Dynamic Interstitial Cell Response During Myocardial Infarction Predicts Resilience to Rupture in Genetically Diverse Mice

Abstract

Cardiac ischemia leads to loss of myocardial tissue and activation of a repair process that culminates in the formation of a scar whose structural characteristics dictate propensity to favorable healing, or detrimental cardiac wall rupture. To elucidate the cellular processes underlying scar formation we performed unbiased single cell mRNA sequencing of interstitial cells isolated from infarcted mouse hearts carrying a genetic tracer that labels epicardium, the major source of cardiac fibroblasts. Sixteen interstitial cell clusters were revealed, five of which were of epicardial origin. Focusing on stromal cells, we defined eleven sub-clusters, including diverse cell states of epicardial- and endocardial-derived fibroblasts.
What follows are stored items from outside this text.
$ cat config.mk
export PLATFORM = sky130hd
export DESIGN_NAME = ula_muldiv_seq_flat
export DESIGN_NICKNAME = d
export VERILOG_FILES = /design/src/rtl/ula_muldiv_seq_if.sv /design/src/rtl/ula_muldiv_seq.sv /design/src/flat_wrapper.sv
export SDC_FILE = /design/constraint.sdc
export NUM_CORES = 1
export LEC_CHECK = 0
export CORE_ASPECT_RATIO = 2
export CORE_MARGIN = 5
export CORE_UTILIZATION = 53
export CTS_CLUSTER_DIAMETER = 200
export DETAILED_ROUTE_END_ITERATION = 7
export GPL_TIMING_DRIVEN = 1
export PLACE_DENSITY = 0.74
export SETUP_SLACK_MARGIN = 0.3
export SLEW_MARGIN = 25
export SYNTH_ARGS = -nofsm -noshare
export SYNTH_HDL_FRONTEND = slang
export SYNTH_SLANG_ARGS = --single-unit
$ cat constraint.sdc
create_clock -name clk -period 4 [get_ports clk]
set_input_delay 0.6 -clock clk [delete_from_list [all_inputs] [get_ports clk]]
set_output_delay 0.6 -clock clk [all_outputs]
set_load 0.005 [all_outputs]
Comparing transcript profiles from post-infarction hearts in C57BL/6J and 129S1/SvImJ inbred mice displaying a marked divergence in frequency of cardiac rupture uncovered an early increase in activated myofibroblasts, enhanced collagen deposition and persistent acute phase response in 129S1/SvImJ mouse hearts, defining a crucial time window of pathological remodeling that predicts disease outcome.